Beauty is no longer enough.
– from Spring, by Edna St. Vincent Millay
A week ago, the Poetry Peeps got together to do a short-term project. Short, because none of us are long on time these days, which shows in the long gaps between our projects. Since quite a few of us had been dabbling in haiku/senryu for the past month, it was a fun and easy shift to get into renku. This popular collaborative game of “linked verses” actually prefaced haiku, and was made up of alternating fourteen and seventeen syllable lines. Modern renku combines both haiku with these new lines. The beginning haiku has a theme which is carried throughout the piece, and each poem is loosely linked and shows a natural progression.

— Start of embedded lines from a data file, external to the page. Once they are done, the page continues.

**src/rtl/inst_fetch_stage_pkg.sv**
```systemverilog
// Shared definitions for the IF stage.
//   if_state_e       : fetch FSM state encodings (2-bit)
//   RESET_PC_DEFAULT : default first fetch address after reset
//   NOP_INST_DEFAULT : bubble encoding (addi $0,$0,0)
//   word_align()     : clears bits [1:0] of an address
package inst_fetch_stage_pkg;

    typedef enum logic [1:0] {
        IF_STATE_FETCH = 2'd0,
        IF_STATE_FULL  = 2'd1,
        IF_STATE_DRAIN = 2'd2
    } if_state_e;

    localparam logic [31:0] RESET_PC_DEFAULT = 32'h0000_0000;
    localparam logic [31:0] NOP_INST_DEFAULT = 32'h2000_0000;

    function automatic logic [31:0] word_align(input logic [31:0] addr);
        return {addr[31:2], 2'b00};
    endfunction

endpackage

```
**src/rtl/inst_fetch_stage_skid_buf.sv**
```systemverilog
// One-entry skid buffer holding a fetched {pc, inst} pair while ID stalls.
// Ports:
//   clk, rst_n            clock, asynchronous active-low reset (clears full only)
//   load                  capture load_pc/load_inst, mark full
//   unload                entry consumed, mark empty
//   clear                 flush on redirect (wins over load)
//   load_pc, load_inst    entry to capture
//   full                  entry valid
//   out_pc, out_inst      stored entry
module inst_fetch_stage_skid_buf (
    input  logic        clk,
    input  logic        rst_n,
    input  logic        load,
    input  logic        unload,
    input  logic        clear,
    input  logic [31:0] load_pc,
    input  logic [31:0] load_inst,
    output logic        full,
    output logic [31:0] out_pc,
    output logic [31:0] out_inst
);

    logic        full_q, full_d;
    logic [31:0] pc_q, pc_d;
    logic [31:0] inst_q, inst_d;

    always_comb begin
        full_d = full_q;
        pc_d   = pc_q;
        inst_d = inst_q;
        if (clear) begin
            full_d = 1'b0;
        end else if (load) begin
            full_d = 1'b1;
            pc_d   = load_pc;
            inst_d = load_inst;
        end else if (unload) begin
            full_d = 1'b0;
        end
    end

    always_ff @(posedge clk or negedge rst_n) begin
        if (!rst_n) begin
            full_q <= 1'b0;
        end else begin
            full_q <= full_d;
        end
    end

    // Payload is only meaningful while full_q is set, so it needs no reset.
    always_ff @(posedge clk) begin
        pc_q   <= pc_d;
        inst_q <= inst_d;
    end

    assign full     = full_q;
    assign out_pc   = pc_q;
    assign out_inst = inst_q;

endmodule

```
**src/rtl/inst_fetch_stage.sv**
```systemverilog
// IF stage of the MIPS 5-stage pipeline: owns the PC, issues req/ack fetches,
// holds the IF/ID register, absorbs ID stalls with a one-entry skid buffer and
// flushes on branch/jump redirects.
// Ports:
//   clk, rst_n                  clock, asynchronous active-low reset
//   en                          cpu enable; low freezes the stage like a stall
//   stall                       ID not accepting; IF/ID holds
//   redirect_valid/redirect_pc  one-cycle redirect pulse and target
//   imem_req/imem_addr          fetch request (held until ack) and address
//   imem_ack/imem_rdata         completion pulse and instruction
//   if_valid/if_pc/if_pc4/if_inst  IF/ID register contents
module inst_fetch_stage
    import inst_fetch_stage_pkg::*;
#(
    parameter logic [31:0] RESET_PC = RESET_PC_DEFAULT,
    parameter logic [31:0] NOP_INST = NOP_INST_DEFAULT
) (
    input  logic        clk,
    input  logic        rst_n,
    input  logic        en,
    input  logic        stall,
    input  logic        redirect_valid,
    input  logic [31:0] redirect_pc,
    output logic        imem_req,
    output logic [31:0] imem_addr,
    input  logic        imem_ack,
    input  logic [31:0] imem_rdata,
    output logic        if_valid,
    output logic [31:0] if_pc,
    output logic [31:0] if_pc4,
    output logic [31:0] if_inst
);

    if_state_e   state_q, state_d;
    logic [31:0] pc_q, pc_d;
    logic [31:0] addr_q, addr_d;
    logic        req_q, req_d;
    logic        valid_q, valid_d;
    logic [31:0] ifpc_q, ifpc_d;
    logic [31:0] ifpc4_q, ifpc4_d;
    logic [31:0] inst_q, inst_d;

    logic        hold;
    logic        ack;
    logic [31:0] redir_target;
    logic        skid_load, skid_unload, skid_clear, skid_full;
    logic [31:0] skid_pc, skid_inst;

    assign hold         = stall | ~en;
    // An ack only means something while a request is actually outstanding.
    assign ack          = imem_ack & req_q;
    assign redir_target = word_align(redirect_pc);

    inst_fetch_stage_skid_buf u_skid (
        .clk       (clk),
        .rst_n     (rst_n),
        .load      (skid_load),
        .unload    (skid_unload),
        .clear     (skid_clear),
        .load_pc   (pc_q),
        .load_inst (imem_rdata),
        .full      (skid_full),
        .out_pc    (skid_pc),
        .out_inst  (skid_inst)
    );

    always_comb begin
        state_d     = state_q;
        pc_d        = pc_q;
        valid_d     = valid_q;
        ifpc_d      = ifpc_q;
        ifpc4_d     = ifpc4_q;
        inst_d      = inst_q;
        skid_load   = 1'b0;
        skid_unload = 1'b0;
        skid_clear  = 1'b0;

        // ID consumes IF/ID whenever it is not held: bubble unless refilled below.
        if (!hold) begin
            valid_d = 1'b0;
            inst_d  = NOP_INST;
        end

        if (redirect_valid) begin
            valid_d    = 1'b0;
            inst_d     = NOP_INST;
            skid_clear = 1'b1;
            pc_d       = redir_target;
            case (state_q)
                // A request still in flight must complete before the target is fetched.
                IF_STATE_FETCH: state_d = (req_q && !ack) ? IF_STATE_DRAIN : IF_STATE_FETCH;
                IF_STATE_DRAIN: state_d = ack ? IF_STATE_FETCH : IF_STATE_DRAIN;
                default:        state_d = IF_STATE_FETCH;
            endcase
        end else begin
            case (state_q)
                IF_STATE_FETCH: begin
                    if (ack) begin
                        pc_d = pc_q + 32'd4;
                        if (hold) begin
                            skid_load = 1'b1;
                            state_d   = IF_STATE_FULL;
                        end else begin
                            valid_d = 1'b1;
                            ifpc_d  = pc_q;
                            ifpc4_d = pc_q + 32'd4;
                            inst_d  = imem_rdata;
                        end
                    end
                end
                IF_STATE_FULL: begin
                    if (!hold) begin
                        state_d = IF_STATE_FETCH;
                        if (skid_full) begin
                            skid_unload = 1'b1;
                            valid_d     = 1'b1;
                            ifpc_d      = skid_pc;
                            ifpc4_d     = skid_pc + 32'd4;
                            inst_d      = skid_inst;
                        end
                    end
                end
                IF_STATE_DRAIN: begin
                    if (ack) begin
                        state_d = IF_STATE_FETCH;
                    end
                end
                default: state_d = IF_STATE_FETCH;
            endcase
        end

        // In DRAIN the killed request's address stays on the bus; otherwise
        // the bus follows the PC, so it only moves after an ack or a redirect.
        addr_d = (state_d == IF_STATE_DRAIN) ? addr_q : pc_d;
        req_d  = (state_d != IF_STATE_FULL);
    end

    always_ff @(posedge clk or negedge rst_n) begin
        if (!rst_n) begin
            state_q <= IF_STATE_FETCH;
            pc_q    <= RESET_PC;
            addr_q  <= RESET_PC;
            req_q   <= 1'b0;
            valid_q <= 1'b0;
            ifpc_q  <= 32'd0;
            ifpc4_q <= 32'd4;
            inst_q  <= NOP_INST;
        end else begin
            state_q <= state_d;
            pc_q    <= pc_d;
            addr_q  <= addr_d;
            req_q   <= req_d;
            valid_q <= valid_d;
            ifpc_q  <= ifpc_d;
            ifpc4_q <= ifpc4_d;
            inst_q  <= inst_d;
        end
    end

    assign imem_req  = req_q;
    assign imem_addr = addr_q;
    assign if_valid  = valid_q;
    assign if_pc     = ifpc_q;
    assign if_pc4    = ifpc4_q;
    assign if_inst   = inst_q;

endmodule

```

There were rules to this – unearthed by the librarian/teacher in the bunch. And there were those who were confused by the rules (Me.) And then, there were those who just… wrote (everyone else).
There are subleties to this form that I can flatly tell you that I have not yet grasped, not at all. There are terms and parts of the links and a discussion of morae, which is the weight of the syllables — I’ve got none of that firmly fixed in mind, just yet. But, I do know that this was supposed to be a game – of cleverness, of, amusingly enough, who could be the most crude yet witty, and of skill with words. It was a good challenge, and an excuse to find out yet more about this unique poetic form.
Laura started us off,
Andi provided the link,
Tricia introduced color,
Andi linked us again,
Kelly zipped by next,
Andi bridged dogwood blossoms to ink,
Sara gave us limeade,
Andi puckered the words,
Laura contributed a sleepy afternoon,
I created a cloudbank,
Then contributed my own rainy day,
Liz picked up the scritching of raindrops,
Then contributed her own inscrutable tale,
And Andi looped the last link around to autumn, and collected the entire chain and all of her links at her blog.
cloud congestion, dully pewter
petrichor from distant patters
tapped on leaden skies
rain’s persistent percussion:
arrhythmic ad lib
Renku: alternating verses of three lines, two lines (could be 17, 14 syllables) with a linked theme and a progression in theme, which creates a shift: Our renku moves from early spring to late summer, from pink to red, from a last autumn leaf clinging stubbornly to a green-freshened branch to a reddened autumn to persimmons reddening and readying for harvest. We highlighted the senses and the bookish, absentminded dreamer who moves through our verdant, golden days is the soul reveling in the seasons — the person we hope you feel you are this Spring.